It is NOT an account of the Western Occult tradition in the Renaissance, with or without instructions for the would-be practitioner. For an account of the main texts and issues, the curious can begin with Yates' main authority in this matter, D.P. Walker's "Spiritual and Demonic Magic from Ficino to Campanella" (1958; there is a recent paperback). Walker and others are critically reviewed, with new hypotheses, in Ioan P. Couliano's "Eros and Magic in the Renaissance" (1987); a different perspective, and some important corrections to Couliano's data, are found in Noel P. Brann's "Trithemius and Magical Theology: A Chapter in the Controversy over Occult Studies in Early Modern Europe" (1999; both in paperback).

That being the case, what IS "Giordano Bruno and the Hermetic Tradition," and is it worth reading?

Yates claimed that the book began as a translation of Bruno's Italian dialogue, "La Cena de le Ceneri," set in Elizabethan London, and grew. (The dialogue has since been translated, with useful notes, as "The Ash Wednesday Supper," by Edward A. Gosselin and Lawrence A. Lerner (1977; a Renaissance Society of America Reprint Texts paperback, 1995).

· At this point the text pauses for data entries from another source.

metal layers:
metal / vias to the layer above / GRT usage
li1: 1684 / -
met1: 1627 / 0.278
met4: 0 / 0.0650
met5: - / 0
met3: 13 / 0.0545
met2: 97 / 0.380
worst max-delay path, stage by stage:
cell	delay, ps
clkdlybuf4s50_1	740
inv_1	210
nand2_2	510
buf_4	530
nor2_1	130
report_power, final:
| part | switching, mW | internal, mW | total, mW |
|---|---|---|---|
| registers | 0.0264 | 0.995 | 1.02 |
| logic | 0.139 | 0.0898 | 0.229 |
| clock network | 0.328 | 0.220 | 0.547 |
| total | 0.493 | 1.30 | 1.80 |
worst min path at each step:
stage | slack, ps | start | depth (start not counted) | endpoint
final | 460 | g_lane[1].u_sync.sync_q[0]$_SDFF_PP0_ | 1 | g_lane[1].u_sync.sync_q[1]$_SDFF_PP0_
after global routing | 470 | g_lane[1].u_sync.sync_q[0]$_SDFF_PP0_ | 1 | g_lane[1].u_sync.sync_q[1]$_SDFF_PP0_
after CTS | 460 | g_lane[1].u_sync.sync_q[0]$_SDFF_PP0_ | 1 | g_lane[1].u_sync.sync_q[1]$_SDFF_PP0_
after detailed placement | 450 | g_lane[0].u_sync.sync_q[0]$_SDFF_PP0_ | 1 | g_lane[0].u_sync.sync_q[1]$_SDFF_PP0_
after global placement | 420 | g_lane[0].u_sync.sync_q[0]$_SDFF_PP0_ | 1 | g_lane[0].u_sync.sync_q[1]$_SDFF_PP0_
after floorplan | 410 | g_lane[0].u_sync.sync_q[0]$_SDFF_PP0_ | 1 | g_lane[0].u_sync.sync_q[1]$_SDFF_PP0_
**src/rtl/matavimo_valdiklis.sv**
```systemverilog
`default_nettype none
// ============================================================================
// Module   : matavimo_valdiklis
// Brief    : TDC channel sequencer: coarse count between start/stop hits,
//            fine code capture, summer strobe, result handshake.
//            Optional averaging series: define MATAVIMO_VIDURKIS_EN.
// Revision : 1.0 - initial release
// ============================================================================
module matavimo_valdiklis #(
  parameter int size_frontu = 8,
  parameter int size_grubus = 10,
  parameter int TIMEOUT_CYC = 200,
  parameter int AVG_LOG2    = 2
) (
  input  logic                   clk,
  input  logic                   rst_n,
  input  logic                   start_req,
  input  logic                   abort,
  input  logic                   start_hit,
  input  logic                   stop_hit,
  input  logic [size_frontu-1:0] fine_in,
  output logic [size_frontu-1:0] grubus,
  output logic [size_frontu-1:0] teigiamas_f,
  output logic [size_frontu-1:0] neigiamas_f,
  output logic                   enable,
  input  logic [size_grubus-1:0] Laikas,
  output logic [size_grubus-1:0] result,
  output logic                   result_err,
  output logic                   result_valid,
  input  logic                   result_ready,
  output logic                   busy
);

  localparam logic [2:0] c_idle  = 3'd0;
  localparam logic [2:0] c_armed = 3'd1;
  localparam logic [2:0] c_run   = 3'd2;
  localparam logic [2:0] c_latch = 3'd3;
  localparam logic [2:0] c_capt  = 3'd4;
  localparam logic [2:0] c_out   = 3'd5;

  localparam logic [size_frontu-1:0] c_tmo_last = size_frontu'(TIMEOUT_CYC - 1);

  if ((TIMEOUT_CYC < 1) || (TIMEOUT_CYC > (1 << size_frontu) - 1) || (AVG_LOG2 < 0)) begin : g_param_chk
    $error("matavimo_valdiklis: parameter out of range");
  end

  logic [2:0]             state_q, state_d;
  logic [size_frontu-1:0] cnt_q;
  logic [size_frontu-1:0] grubus_q, teig_q, neig_q;
  logic [size_grubus-1:0] result_q;
  logic                   err_q;

  logic                   w_timeout;
  logic                   w_last;
  logic [size_grubus-1:0] w_capt_res;

  assign w_timeout = (cnt_q == c_tmo_last);

`ifdef MATAVIMO_VIDURKIS_EN
  localparam int c_acc_w = size_grubus + AVG_LOG2;
  localparam int c_idx_w = (AVG_LOG2 > 0) ? AVG_LOG2 : 1;
  localparam logic [c_idx_w-1:0] c_idx_last = c_idx_w'((1 << AVG_LOG2) - 1);

  logic [c_acc_w-1:0] acc_q;
  logic [c_acc_w-1:0] w_sum;
  logic [c_idx_w-1:0] idx_q;

  assign w_sum      = acc_q + c_acc_w'(Laikas);
  assign w_last     = (idx_q == c_idx_last);
  assign w_capt_res = w_sum[c_acc_w-1:AVG_LOG2];

  // Series bookkeeping restarts whenever the channel leaves a series.
  always_ff @(posedge clk or negedge rst_n) begin
    if (!rst_n) begin
      acc_q <= '0;
      idx_q <= '0;
    end else if (abort || (state_q == c_idle) ||
                 ((state_q == c_run) && !stop_hit && w_timeout)) begin
      acc_q <= '0;
      idx_q <= '0;
    end else if (state_q == c_capt) begin
      if (w_last) begin
        acc_q <= '0;
        idx_q <= '0;
      end else begin
        acc_q <= w_sum;
        idx_q <= idx_q + 1'b1;
      end
    end
  end
`else
  assign w_last     = 1'b1;
  assign w_capt_res = Laikas;
`endif

  always_ff @(posedge clk or negedge rst_n) begin
    if (!rst_n) begin
      state_q <= c_idle;
    end else begin
      state_q <= state_d;
    end
  end

  always_comb begin
    state_d = state_q;
    case (state_q)
      c_idle:  if (start_req) state_d = c_armed;
      c_armed: if (start_hit) state_d = stop_hit ? c_latch : c_run;
      c_run: begin
        if (stop_hit) begin
          state_d = c_latch;
        end else if (w_timeout) begin
          state_d = c_out;
        end
      end
      c_latch: state_d = c_capt;
      c_capt:  state_d = w_last ? c_out : c_armed;
      c_out:   if (result_ready) state_d = c_idle;
      default: state_d = c_idle;
    endcase
    if (abort) begin
      state_d = c_idle;
    end
  end

  always_comb begin
    enable       = 1'b0;
    result_valid = 1'b0;
    busy         = 1'b1;
    case (state_q)
      c_idle:  busy         = 1'b0;
      c_latch: enable       = 1'b1;
      c_out:   result_valid = 1'b1;
      default: ;
    endcase
  end

  // Stop k cycles after start yields cnt_q = k-1 at the stop edge, hence +1.
  always_ff @(posedge clk or negedge rst_n) begin
    if (!rst_n) begin
      cnt_q    <= '0;
      grubus_q <= '0;
      teig_q   <= '0;
      neig_q   <= '0;
      result_q <= '0;
      err_q    <= 1'b0;
    end else if (!abort) begin
      case (state_q)
        c_armed: begin
          if (start_hit) begin
            cnt_q  <= '0;
            teig_q <= fine_in;
            if (stop_hit) begin
              neig_q   <= fine_in;
              grubus_q <= '0;
            end
          end
        end
        c_run: begin
          cnt_q <= cnt_q + 1'b1;
          if (stop_hit) begin
            grubus_q <= cnt_q + 1'b1;
            neig_q   <= fine_in;
          end else if (w_timeout) begin
            result_q <= '0;
            err_q    <= 1'b1;
          end
        end
        c_capt: begin
          if (w_last) begin
            result_q <= w_capt_res;
            err_q    <= 1'b0;
          end
        end
        default: ;
      endcase
    end
  end

  assign grubus      = grubus_q;
  assign teigiamas_f = teig_q;
  assign neigiamas_f = neig_q;
  assign result      = result_q;
  assign result_err  = err_q;

endmodule
`default_nettype wire
```
**config.mk**
```make
export PLATFORM = sky130hd
export DESIGN_NAME = matavimo_valdiklis
export DESIGN_NICKNAME = d
export VERILOG_FILES = /design/src/rtl/matavimo_valdiklis.sv
export SDC_FILE = /design/constraint.sdc
export NUM_CORES = 1
export LEC_CHECK = 0
export ABC_AREA = 1
export CAP_MARGIN = 10
export CORE_UTILIZATION = 45
export DETAILED_ROUTE_END_ITERATION = 7
export PLACE_DENSITY = 0.87
export SLEW_MARGIN = 10
export SYNTH_ARGS = -nofsm -noshare
export SYNTH_HDL_FRONTEND = slang
export SYNTH_SLANG_ARGS = --single-unit
```
**constraint.sdc**
```tcl
create_clock -name clk -period 2.3 [get_ports clk]
set_input_delay 0.575 -clock clk [delete_from_list [all_inputs] [get_ports clk]]
set_output_delay 0.575 -clock clk [all_outputs]
set_load 0.02 [all_outputs]
```
==> summary.md <==
| Metric | Value |
|---|---|
| Worst min-delay path category | in2async |
| Via density per instance | 4.80 |
| Setup slack on the worst flop-to-flop path | 680 ps |
| Synthesized-area fraction occupied by and/or/nand/nor cells | 0.306 |
| Total leakage power | 1.46 nW |
| Number of clock sinks | 46 |
| Y dimension of the die | 72.5 um |
| RR Startpoint | state_q[2] |
| Clock share of power | 0.154 |
| Total of endpoints with negative setup slack in the final report | 0 |
| Number of cells traversed by the worst register-to-register path | 8 |
| Clock transition at the registers of the reported paths | around 80 ps |
| Xor/xnor share of the synthesized area | 0 |
| Layout fillers | ~410 |
| Worst hold slack | around 260 ps |
| Setup repair after global routing missed its margin | no |
| Type of the worst setup path | reg2out |
| Final HPWL DP | 3460 um |
| Commonest non-fill, non-tap cells in the layout | 96 x sky130_fd_sc_hd__nand2_1, 60 x sky130_fd_sc_hd__clkdlybuf4s50_1, 44 x sky130_fd_sc_hd__dfrtp_1 |
| RD Place Congestion | ~0.8 |
| Slew HR | 0.629 |
| Synthesized instance count | between 200 and 300 |
| Worst-case vdd ir drop | approximately 0.53 mV |
| Syn_nets | around 290 |
| Antenna Violating Nets Remaining | 0 |
| Max-slew violations | 0 |
| Proportion of synthesized chip area in sequential cells | 0.515 |
| Sequential share of power | 0.391 |
| Average size of a mapped cell | approximately 8.6 um2 |
| Dominant combinational cell family by area after synthesis | simple AND/OR/NAND/NOR gates |
| Max stage delay cell, worst path | sky130_fd_sc_hd__clkdlybuf4s50_1 |
| Area of the placeable core | between 0.004 and 0.005 mm2 |
| Multiplexer fraction of the synthesized cell area | 0 |
| Cell area after synthesis | about 0.0022 mm2 |
| Fraction of the mapped netlist area in compound gates | 0.0968 |
| Max-Cap Viols | 0 |
| Slew at the pin with the worst max-slew slack | between 500 and 600 ps |
| Fmax achieved | roughly 460 MHz |
| Largest cells by area after synthesis | sky130_fd_sc_hd__dfrtp_1 51%, sky130_fd_sc_hd__nand2_1 16%, sky130_fd_sc_hd__o21ai_2 4.7% |
| Average detailed-routed wire length per instance | 11.5 um |
| Yosys warning total | 0 |
| Signal arrival time at the worst endpoint | 1610 ps |
| Ratio of cells with drive above 1 in the final layout | 0.149 |
| Post-synthesis cell type with the largest combined area | sky130_fd_sc_hd__dfrtp_1 |
| Multi-input logic area | just over 900 um2 |
| Leading cell type in the layout, fill and taps excluded | sky130_fd_sc_hd__nand2_1 |
| Final sum of negative setup slack | 0 ps |
| Global-route usage over all layers | 0.188 |
| Period utilisation layout | 0.952 |
| Number of rows created at floorplan | 25 |
| Arithmetic-cell share of the synthesized area counting full adders, half adders and majority gates | 0.00559 |
| CTS tree | yes |
| Register area | between 0.001 and 0.0015 mm2 |
| Max incr delay on CP | ~600 ps |
| Setup skew after layout | approximately 6.6 ps |
| Area of the die | 0.00526 mm2 |
| GR Overflow Total | 0 |
| Combinational fraction of design power | 0.455 |
| First-pass GRT wire length | about 7700 um |
| Number of global-route vias before repair | around 1,700 |
| Cell-internal power | roughly 1.9 mW |
| DRC violations left | 0 |
| Antenna violations before repair | 0 |
| Critical path data required time | around 1700 ps |
| Maximum net fanout on the critical path | 7 |
| Maximum clock path buffer count | 2 |
| Fin crit period | approximately 2200 ps |
| Critical register-to-register path endpoint | result[7] |
| Number of buffers created by CTS | 5 |
| Kind of end point of the critical path | primary output |
| Number of hold-slack violations in the final timing report | 0 |
| Total power divided by cell area | approximately 1000 mW/mm2 |
| Switching power share of the total | 0.391 |
| Flip-flop and latch count after synthesis | 46 |
| Antenna diode instance count | 0 |
| Pre-Repair DR Iteration Count | 4 |
| Number of top-level design ports | between 60 and 70 |
| Outcome | completed |
| Area growth syn-to-layout | 33.4% |
| Net switching power figure | 1.22 mW |
| Worst setup SP type | flip-flop |
| Via count of the routed design | around 1,900 |
| Initial core utilization | 0.471 |
| Layout net count | approximately 350 |
| Clock root buffer | sky130_fd_sc_hd__clkbuf_8 |
| Clock Latency Late Sink | ~300 ps |
| Iter 0 DRT Violations | about 130 |
| Number of H-tree branching levels | 2 |
| Fraction of post-synthesis cell area in the top cell type by area | 0.515 |
| Total routed wirelength | approximately 4500 um |
| Number of buffers added on ports | a little over 60 |
| Distinct cells, synth | 28 |
| Cells along the critical path | inv_2 > nand2_1 > clkdlybuf4s50_1 |
| Die width | between 70 and 80 um |
| Maximum number of pins on one net before global-route repair | 29 |
==> cell families after synthesis <==
logic type,count (synthesis)
flops,46
fa+ha+maj,1
buf+inv,34
simple gates,147
compound gates,33
==> stage by stage <==
stage               setup slack (ps)  instances  instance area [um2]  power, mW  utilization
finish                           111        395                 2990       3.11        0.628
global route                    33.7        395                 2990       3.31        0.628
CTS                             36.5        395                 2980       3.13        0.627
detailed placement               231        387                 2900       2.65        0.609
global placement                 270        387                 2900       2.60        0.609
floorplan                        663        261                 2240       2.04            -
==> worst max-delay path: cells and delay by family, from the launching register on <==
family / cells / cell delay (ps)
and+or+nand+nor: 1 / 100
DFF: 1 / 490
buffers and inverters: 2 / 730
==> state kept, by name (all words and copies together), names as in the netlist <==
register     cells
cnt_q            8
grubus           8
neigiamas_f      8
result          10
result_err       1
state_q          3
teigiamas_f      8
==> cell usage after synthesis <==
cell type	n
sky130_fd_sc_hd__inv_2	4
sky130_fd_sc_hd__o21bai_1	1
sky130_fd_sc_hd__nand3_4	1
sky130_fd_sc_hd__clkbuf_1	2
sky130_fd_sc_hd__nor3_1	1
sky130_fd_sc_hd__buf_2	1
sky130_fd_sc_hd__clkinv_1	1
sky130_fd_sc_hd__nand2_4	2
sky130_fd_sc_hd__o21ai_0	17
sky130_fd_sc_hd__nand2_8	1
sky130_fd_sc_hd__buf_12	2
sky130_fd_sc_hd__nand3_1	8
sky130_fd_sc_hd__nor2_2	1
sky130_fd_sc_hd__nand4_1	7
sky130_fd_sc_hd__buf_6	1
sky130_fd_sc_hd__a21oi_2	1
sky130_fd_sc_hd__o21ai_2	12
sky130_fd_sc_hd__inv_4	1
sky130_fd_sc_hd__inv_1	22
sky130_fd_sc_hd__nand2_2	8
sky130_fd_sc_hd__dfrtp_1	46
sky130_fd_sc_hd__nand3_2	2
sky130_fd_sc_hd__nand2_1	96
sky130_fd_sc_hd__ha_1	1
sky130_fd_sc_hd__a21oi_1	2
sky130_fd_sc_hd__nor2_1	18
sky130_fd_sc_hd__nor2_8	1
sky130_fd_sc_hd__nand4_2	1
==> layer usage <==
layer | wire length, um | share of wire | vias to the layer above | global-route usage
li1 | - | - | 954 | -
met1 | 2050 | 0.45 | 873 | 0.245
met2 | 2230 | 0.49 | 64 | 0.313
met3 | 210 | 0.046 | 5 | 0.0431
met4 | 40 | 0.0088 | 0 | 0.0588
met5 | 0 | 0 | - | 0
==> power by group through the flow <==
stage	clock network (mW)	logic, mW	registers (mW)
6_report	0.481	1.41	1.22
5_1_grt	0.526	1.54	1.24
4_1_cts	0.497	1.42	1.21
3_5_place_dp	0	1.42	1.22
3_3_place_gp	0	1.38	1.22
2_1_floorplan	0	0.578	1.46
==> final cells by class <==
| type | count | share of cell area |
|---|---|---|
| sequential | 46 | 0.386 |
| multi-input combinational | 181 | 0.307 |
| timing repair buffer | 65 | 0.213 |
| inverter | 28 | 0.0360 |
| tap | 67 | 0.0281 |
| clock buffer | 6 | 0.0243 |
| clock inverter | 2 | 0.00461 |
==> worst max-delay path by stage <==
stage,start,endpoint,slack (ps),depth (start not counted)
3_5_place_dp,abort,teigiamas_f[3],230,4
5_1_grt,state_q[2],busy,30,3
2_1_floorplan,state_q[0],result_valid,660,2
6_report,state_q[2],busy,110,3
3_3_place_gp,state_q[0],result_valid,270,3
4_1_cts,state_q[0],busy,40,3
==> timing repair <==
action / in CTS / in global routing
endpoints found under the setup margin: 1 / 2
resized for setup: 1 / 3
setup buffers: 0 / 0
pin swaps: 0 / 0
hold buffers: 0 / 0
Note: power is estimated with default switching activity, not from simulation.
==> RTL change 1 (config.mk and constraints unchanged) <==
Change the parameter `size_grubus` from 10 to 20.
--- a/src/rtl/matavimo_valdiklis.sv
+++ b/src/rtl/matavimo_valdiklis.sv
@@ -8,7 +8,7 @@
 // ============================================================================
 module matavimo_valdiklis #(
   parameter int size_frontu = 8,
-  parameter int size_grubus = 10,
+  parameter int size_grubus = 20,
   parameter int TIMEOUT_CYC = 200,
   parameter int AVG_LOG2    = 2
 ) (
Interface: changed (resized Laikas and result); port bits go from 63 to 83. The function was not compared with the original's and may differ.
==> RTL change 1 against the unedited design <==
Design area rose by 20%. Routed wire length rose by 28%. Die area rose by 15%. Synthesized cell count rose by 25%. Worst setup slack improved by 16 ps. Area after synthesis rose by 16%. Sequential cell count rose by 10. Total power rose by 25%. Register-to-register slack got worse by 100 ps. Via count rose by 23%. Global-route usage rose by 2.5 points.
==> RTL change 1: results (changes against the unedited design) <==
[synth]
synth_fa_ha_area_share_pct=0.484  ; -0.075 points
yosys-top-cells-area=dfrtp_1, nand2_1, nor2_1, inv_1, nand3_1
ys_types=20  ; -29%
syn-num-nets=361  ; +26%
syn-mean-instance-area_sq_um=7.96  ; -7.2%

[layout]
largest_reg_flops=20  ; +10
sh_seq_area_pct=39.0  ; +0.35 points
inv_count=24  ; -14%
final_area_sq_um=3590  ; +20%
area_share_clock_buf_inv_pct=3.52  ; +0.62 points
nClkBuffers=7  ; +1
seq_cells=56  ; +22%
nNetsFinal=446  ; +26%

[grt]
grtUsageMet3_pct=5.18  ; +0.87 points
grt_use_met2_pct=35.3  ; +4.1 points
grt_pass1_vias=2164  ; +27%

[critical_path]
r2r_setup_slack_ps=580  ; -100 ps
cp_max_fo=6  ; -1
reg2reg_to=result[12]$_DFFE_PN0P_

[route]
wl_per_cell_microns=12.1  ; +5.0%
vias_per_cell=4.83  ; +0.63%
met3WireLength_microns=356  ; +70%
drt-met1-wl_mm=2.44  ; +19%
met2WireLength_mm=2.95  ; +32%

[sta]
tightest_slew_ps=674  ; +117 ps

[power_and_ir_drop]
switching_share_pct=37.4  ; -1.7 points
ir_worst_vdd_mv=0.552  ; +3.4%
powerSeq_w=0.00148  ; +21%
p_leak_nw=1.82  ; +25%

[placed_design]
postPlaceCellArea_sq_um=3460  ; +20%
dpl.hpwl_mm=4.26  ; +23%

[floorplanning]
die_w_microns=77.8  ; +7.3%

[status]
status=finished clean

[clock_tree]
cts.repair.resized=3  ; +2

[RTL change 1: cell types whose count changed in the layout (fill, tap and decap cells not counted), sizes merged, moves of 5 or more]
cell	before	now
nor2	20	27
nand4	8	3
clkdlybuf4s50	60	79
nand2	107	166
nand3	11	16
dfrtp	46	56
o21ai	29	14
[RTL change 1: worst max-delay path, delay by kind of cell, from the launching register on]
| family | cells | cell delay, ps |
|---|---|---|
| DFF | 1 | 550 |
| buffers and inverters | 1 | 590 |
| and+or+nand+nor | 2 | 170 |
[RTL change 1: worst max path at each step]
stage / endpoint / startpoint / cells after the start / slack [ps]
floorplan: result_valid / state_q[2]$_DFFE_PN0P_ / 3 / 630
global placement: enable / state_q[1]$_DFFE_PN0P_ / 3 / 270
detailed placement: enable / state_q[1]$_DFFE_PN0P_ / 3 / 270
CTS: busy / state_q[1]$_DFFE_PN0P_ / 3 / 80
global route: busy / state_q[1]$_DFFE_PN0P_ / 3 / 50
finish: busy / state_q[1]$_DFFE_PN0P_ / 3 / 130
==> RTL change 2 (same flow settings) <==
Made on the original files. Register the output `result_err` once more, cleared by the reset; this adds one clock of latency there. The other outputs are not delayed to match.
--- a/src/rtl/matavimo_valdiklis.sv
+++ b/src/rtl/matavimo_valdiklis.sv
@@ -181,7 +181,13 @@
   assign teigiamas_f = teig_q;
   assign neigiamas_f = neig_q;
   assign result      = result_q;
-  assign result_err  = err_q;
+  always_ff @(posedge clk or negedge rst_n) begin
+    if (!rst_n) begin
+      result_err <= '0;
+    end else begin
+      result_err <= err_q;
+    end
+  end
 
 endmodule
 `default_nettype wire
Check against the original RTL: same outputs for any inputs over 10 cycles, from zero or initial values and one cycle with rst_n low; that may be too few to reach the edited logic, so the function may still have changed.
==> RTL change 2 against the unedited design <==
Routed wire length is 1.6% higher. Sequential cell count is 1 higher. Design area shrank 1.9%. Largest power group unchanged. Area after synthesis is 2.8% lower. Worst setup slack gained 30 ps. Total power up 2.3%. First-iteration DRC count decreased by 25%.
==> RTL change 2: results (changes against the unedited design) <==
[grt]
grt_start_max_net_pins=48  ; +66%
use_met1_pct=25.4  ; +0.98 points
grt_use_met2_pct=33.5  ; +2.3 points

[critical_path]
reg2reg_to=neigiamas_f[7]$_DFFE_PN0P_
critPathMaxStageDelay_ps=540  ; -60 ps
r2r_setup_slack_ps=650  ; -30 ps

[route]
drt-met1-wl_mm=2.10  ; +2.4%
wirelength_mm=4.61  ; +1.6%
met2WireLength_mm=2.27  ; +1.4%
vias_per_cell=4.91  ; +2.3%
drt_iter0_drc=95  ; -25%

[layout]
multi_input_area_sq_um=830  ; -9.5%
sh_seq_area_pct=40.3  ; +1.6 points
inv_count=30  ; +7.1%
num-multi-input-gates=174  ; -3.9%
n_all_buffers=68  ; +4.6%

[synth]
ys_top_cells_by_count=nand2_1, dfrtp_1, inv_1
syn-num-nets=284  ; -1.0%
synth_seq_cells=47  ; +2.2%
syn_inst=258  ; -1.1%
yosys-top-cells-area=dfrtp_1, nand2_1, o21ai_0, inv_1, o21ai_2

[power_and_ir_drop]
p_clk_w=0.000477  ; -0.8%
ir_worst_vdd_mv=0.495  ; -7.3%
p_leak_nw=1.44  ; -1.1%

[status]
status=finished clean

[placed_design]
place_inst=371  ; -4.1%
dpl.hpwl_mm=3.36  ; -2.8%
postPlaceCellArea_sq_um=2840  ; -1.9%

[sta]
finClkSkew_ps=3.91  ; -2.68 ps

==> RTL change 2: changes by cell type in the layout (fill, tap and decap cells not counted), sizes merged <==
cell	unedited run	this run
nand2	107	95
nand3	11	16
o21ai	29	33
buf	4	7
inv	27	30
nor2	20	17
clkbuf	6	5
clkinv	3	2
dfrtp	46	47
nand4	8	7
==> RTL change 2: timing repair <==
action                                  in CTS  in global routing
cloned                                       0                  0
gates resized for setup                      1                  3
hold endpoints to repair                     0                  0
endpoints found under the setup margin       1                  2
==> RTL change 2: logic make-up after synthesis <==
| kind of cell | after synthesis | synth area share (%) |
|---|---|---|
| flip-flops | 47 | 54.1 |
| AO/OA/AOI/OAI | 37 | 10.4 |
| buffers and inverters | 37 | 7.88 |
| adder cells (fa/ha/maj) | 1 | 0.575 |
| AND/OR/NAND/NOR | 136 | 27.1 |
==> RTL change 2: how the worst min path moves through the flow <==
stage	start	endpoint	slack, ps	depth (start not counted)
3_3_place_gp	err_q$_DFFE_PN0P_	result_err$_DFF_PN0_	360	0
5_1_grt	rst_n	neigiamas_f[5]$_DFFE_PN0P_	400	2
4_1_cts	rst_n	state_q[0]$_DFFE_PN0P_	380	2
6_report	rst_n	cnt_q[6]$_DFFE_PN0P_	360	2
3_5_place_dp	err_q$_DFFE_PN0P_	result_err$_DFF_PN0_	370	0
2_1_floorplan	rst_n	cnt_q[0]$_DFFE_PN0P_	280	0
==> RTL change 2: metrics by stage <==
step                hold slack, ps  power (W)  setup WS (ps)
floorplan                      279    0.00206            681
global placement               360    0.00268            279
detailed placement             375    0.00272            241
CTS                            375    0.00320           52.0
global route                   399    0.00340           38.9
finish                         360    0.00318            141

The book is an attempt to restore a missing, or at least neglected, chapter, in Western intellectual history. The "Hermetic Tradition" in the title is the set of beliefs about the supposed Hermes Trismegistus which Renaissance Europe inherited from the Church Fathers. They variously saw him as an ancient Prophet, and the real source of Plato's philosophy, and perhaps the disciple of Abraham or Moses, maybe even their teacher; or as a wicked tool of Satan. When Greek manuscripts of supposed Hermetic texts became available in Florence, the Medici put a priority on translating them, instead of Plato or Plotinus, and Marsilio Ficino obliged, launching a wave of excitement among some European thinkers.

What these thinkers, including, but not limited to, Bruno, did with, and to, the material they were given is the burden of the book. The enthusiasm eventually went underground, especially as it came to be realized that the wonderful Hermetic texts were not only post-Platonic, but post-Christian. This view took centuries to permeate European thought, however, and true believers in the Hermetic texts are still around. ("The Magic Flute" is just one example of originally Hermetic ideas about Egypt surviving into the Enlightenment.)

Bruno himself knocked about Europe, promoting plans for reconciling Catholics and Protestants, spending time -- not very happily -- in Elizabethan England. The Holy Office of the Inquisition eventually became aware that his plan seemed to involve the restoration of Egyptian Sun-worship -- the True, Original Religion of Mankind, as revealed by the Divine Hermes -- in a Christian cloak. There was also more than a hint of plans to use magic, and astrally empowered images, to achieve this and other goals. The heliocentric theory was for Bruno, it seems, just one more proof of the divine nature of the Sun. One can understand their indignation.

It is this Bruno, the Hermetic, the Magus, and the very amateur scientist, which is Yates' centerpiece. She continues the story with some latter-day Renaissance Hermetics, including Campanella (whose utopian "City of the Sun" seems to have revived, perhaps independently, some of Bruno's pet projects).

As someone who was a college student in the early 1970s, I can recall the impact in several areas of this book (then in its 1968 Vintage Books mass-market paperback), and its 1966 follow-up on another neglected area of European history, "The Art of Memory." Although in later writings Yates tended to leap from bold insights to unsupported conclusions, these two volumes helped rewrite the way a generation of historians would look at the European past. Some of the volumes I have mentioned would not have appeared, or would have been very different, without Yates' contribution. And yes, although not a complete portrait of either Bruno or Hermeticism, the book is still worth the reader's time and attention.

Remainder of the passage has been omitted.